The tender amounts are subjective. The parent team essentially decides how much the player is worth and provides a qualifying offer sheet based on what "level" they think his value is (1st round / 1st & 3rd round), but it also has to be at least at the level of the player's original draft selection and something like at least 120% of the prior year salary ... I kind of forget now.
Simply there are rules about it ...
The general base level of money is determined by the league in the cba and it is based on accrued seasons and/or original round selected.
If the Redskins wanted Sam Shields they would have to not only match the tender level (qualifying offer sheet) but likewise give draft pick compensation.

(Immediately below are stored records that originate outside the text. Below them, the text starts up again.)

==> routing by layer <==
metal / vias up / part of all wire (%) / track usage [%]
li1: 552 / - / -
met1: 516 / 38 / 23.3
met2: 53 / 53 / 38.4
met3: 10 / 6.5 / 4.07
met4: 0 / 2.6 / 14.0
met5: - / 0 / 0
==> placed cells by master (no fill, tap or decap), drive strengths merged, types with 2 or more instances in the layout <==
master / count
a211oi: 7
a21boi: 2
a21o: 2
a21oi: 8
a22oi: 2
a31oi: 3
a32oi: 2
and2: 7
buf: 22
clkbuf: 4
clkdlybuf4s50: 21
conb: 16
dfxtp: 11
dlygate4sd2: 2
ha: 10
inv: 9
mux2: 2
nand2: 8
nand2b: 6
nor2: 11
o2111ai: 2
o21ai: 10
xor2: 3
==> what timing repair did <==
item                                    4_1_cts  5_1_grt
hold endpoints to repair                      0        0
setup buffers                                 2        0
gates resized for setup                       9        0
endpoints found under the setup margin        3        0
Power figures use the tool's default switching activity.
==> config.mk <==
export PLATFORM = sky130hd
export DESIGN_NAME = narnet_seq_ctrl
export DESIGN_NICKNAME = d
export VERILOG_FILES = /design/src/rtl/narnet_seq_ctrl.sv
export SDC_FILE = /design/constraint.sdc
export NUM_CORES = 1
export LEC_CHECK = 0
export ABC_AREA = 1
export BUFFER_PORTS_ARGS = -buffer_cell sky130_fd_sc_hd__buf_2
export CAP_MARGIN = 30
export CORE_MARGIN = 5
export CORE_UTILIZATION = 56
export CTS_CLUSTER_SIZE = 10
export DETAILED_ROUTE_END_ITERATION = 10
export PLACE_DENSITY = 0.78
export SYNTH_ARGS = -nofsm -noshare
export SYNTH_HDL_FRONTEND = slang
export SYNTH_SLANG_ARGS = --single-unit
==> constraint.sdc <==
create_clock -name clk -period 2.4 [get_ports clk]
set_clock_uncertainty 0.15 [all_clocks]
set_input_delay 0.72 -clock clk [delete_from_list [all_inputs] [get_ports clk]]
set_output_delay 0.72 -clock clk [all_outputs]
set_load 0.005 [all_outputs]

That's if GB decided not to evoke it's right of first refusal. That just means they can match an offer their player receives from other clubs. If GB wanted to match the Skins offer they could.
But beyond that:
A team cannot exercise its right of first refusal pursuant to a sign-and-trade agreement.
When a team exercises its right of first refusal to keep a restricted free agent, it cannot trade the player for one year without the player’s consent. Even with the player’s consent, for one year, the player cannot be traded to the team whose offer sheet was matched.
Any player for whom a team exercises its right of first refusal may not be traded before the later of (i) three months following the date the contract was signed and (ii) the December 15 of the salary cap year in which the contract was signed.